▶ **Exercise directions**
Repeat verbatim, and only, the lines of the data below, beginning at the line that contains "3590 | 23.1 |" and stopping after the line that contains "425 | 2.74 |".

▶ **Data shown**

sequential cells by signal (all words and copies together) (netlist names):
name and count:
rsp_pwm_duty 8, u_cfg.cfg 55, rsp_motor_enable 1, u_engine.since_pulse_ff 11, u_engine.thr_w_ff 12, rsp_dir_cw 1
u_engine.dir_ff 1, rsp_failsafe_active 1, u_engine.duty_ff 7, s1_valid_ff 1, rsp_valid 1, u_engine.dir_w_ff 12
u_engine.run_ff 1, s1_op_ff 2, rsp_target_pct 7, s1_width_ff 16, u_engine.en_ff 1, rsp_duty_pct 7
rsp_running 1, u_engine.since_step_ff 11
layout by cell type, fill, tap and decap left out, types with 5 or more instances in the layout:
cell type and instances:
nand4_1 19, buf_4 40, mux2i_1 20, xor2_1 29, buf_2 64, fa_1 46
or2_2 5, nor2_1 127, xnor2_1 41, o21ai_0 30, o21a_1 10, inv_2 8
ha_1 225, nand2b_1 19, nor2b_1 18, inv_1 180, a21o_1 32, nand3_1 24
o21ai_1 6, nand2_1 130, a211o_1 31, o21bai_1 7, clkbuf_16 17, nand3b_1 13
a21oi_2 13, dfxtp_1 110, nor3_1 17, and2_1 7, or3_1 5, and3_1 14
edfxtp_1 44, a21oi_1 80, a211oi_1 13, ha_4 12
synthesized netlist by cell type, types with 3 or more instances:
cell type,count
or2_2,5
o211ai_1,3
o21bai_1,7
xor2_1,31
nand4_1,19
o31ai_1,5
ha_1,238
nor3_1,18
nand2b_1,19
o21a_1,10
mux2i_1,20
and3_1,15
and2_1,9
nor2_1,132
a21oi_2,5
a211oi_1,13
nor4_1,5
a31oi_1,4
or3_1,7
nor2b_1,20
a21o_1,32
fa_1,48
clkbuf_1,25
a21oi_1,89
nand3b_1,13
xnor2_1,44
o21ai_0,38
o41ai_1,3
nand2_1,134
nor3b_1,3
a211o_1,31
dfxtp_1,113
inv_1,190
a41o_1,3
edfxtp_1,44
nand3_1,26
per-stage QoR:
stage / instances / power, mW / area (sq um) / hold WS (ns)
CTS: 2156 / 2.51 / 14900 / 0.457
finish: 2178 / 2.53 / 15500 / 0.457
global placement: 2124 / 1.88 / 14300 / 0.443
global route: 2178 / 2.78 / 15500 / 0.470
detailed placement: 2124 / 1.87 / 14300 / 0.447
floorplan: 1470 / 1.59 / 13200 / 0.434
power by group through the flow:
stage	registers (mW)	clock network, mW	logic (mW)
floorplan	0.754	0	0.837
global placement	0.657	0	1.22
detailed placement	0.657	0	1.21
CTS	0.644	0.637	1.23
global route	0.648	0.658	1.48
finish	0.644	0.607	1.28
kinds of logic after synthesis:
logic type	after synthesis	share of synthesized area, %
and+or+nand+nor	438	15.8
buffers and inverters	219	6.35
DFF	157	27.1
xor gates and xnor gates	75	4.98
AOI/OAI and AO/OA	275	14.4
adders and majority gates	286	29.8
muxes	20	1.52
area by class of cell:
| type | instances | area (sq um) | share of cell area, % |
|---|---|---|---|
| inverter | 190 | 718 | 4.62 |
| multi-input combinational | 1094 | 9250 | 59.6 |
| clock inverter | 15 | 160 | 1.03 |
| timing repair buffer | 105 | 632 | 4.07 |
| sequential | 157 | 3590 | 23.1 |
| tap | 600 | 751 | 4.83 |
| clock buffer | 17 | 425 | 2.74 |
--
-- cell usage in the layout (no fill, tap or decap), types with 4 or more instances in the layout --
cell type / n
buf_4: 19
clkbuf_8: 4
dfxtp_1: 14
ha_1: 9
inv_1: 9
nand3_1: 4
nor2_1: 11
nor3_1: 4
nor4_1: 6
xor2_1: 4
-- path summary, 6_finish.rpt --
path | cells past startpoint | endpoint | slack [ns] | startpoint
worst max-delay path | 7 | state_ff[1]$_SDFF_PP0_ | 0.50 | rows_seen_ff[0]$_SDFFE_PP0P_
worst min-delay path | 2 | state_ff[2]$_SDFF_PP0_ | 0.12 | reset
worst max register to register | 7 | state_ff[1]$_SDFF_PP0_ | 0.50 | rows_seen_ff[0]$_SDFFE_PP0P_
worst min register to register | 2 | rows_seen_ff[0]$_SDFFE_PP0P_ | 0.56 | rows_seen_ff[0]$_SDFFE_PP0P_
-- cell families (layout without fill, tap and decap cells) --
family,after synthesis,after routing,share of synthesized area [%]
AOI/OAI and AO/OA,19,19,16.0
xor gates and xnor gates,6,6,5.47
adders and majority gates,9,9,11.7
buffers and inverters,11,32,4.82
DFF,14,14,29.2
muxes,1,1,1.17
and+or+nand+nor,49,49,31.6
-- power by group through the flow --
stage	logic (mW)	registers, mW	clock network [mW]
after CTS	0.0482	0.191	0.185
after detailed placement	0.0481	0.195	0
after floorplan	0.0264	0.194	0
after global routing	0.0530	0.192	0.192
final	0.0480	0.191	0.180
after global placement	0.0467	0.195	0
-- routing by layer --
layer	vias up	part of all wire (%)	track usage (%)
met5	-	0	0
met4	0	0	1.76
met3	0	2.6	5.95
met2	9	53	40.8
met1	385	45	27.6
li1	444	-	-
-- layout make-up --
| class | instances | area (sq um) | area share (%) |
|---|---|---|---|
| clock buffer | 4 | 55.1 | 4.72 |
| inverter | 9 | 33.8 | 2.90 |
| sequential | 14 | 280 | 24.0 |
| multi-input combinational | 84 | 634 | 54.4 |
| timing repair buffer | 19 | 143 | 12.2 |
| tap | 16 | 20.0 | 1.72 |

▶ **Exercise result**
| sequential | 157 | 3590 | 23.1 |
| tap | 600 | 751 | 4.83 |
| clock buffer | 17 | 425 | 2.74 |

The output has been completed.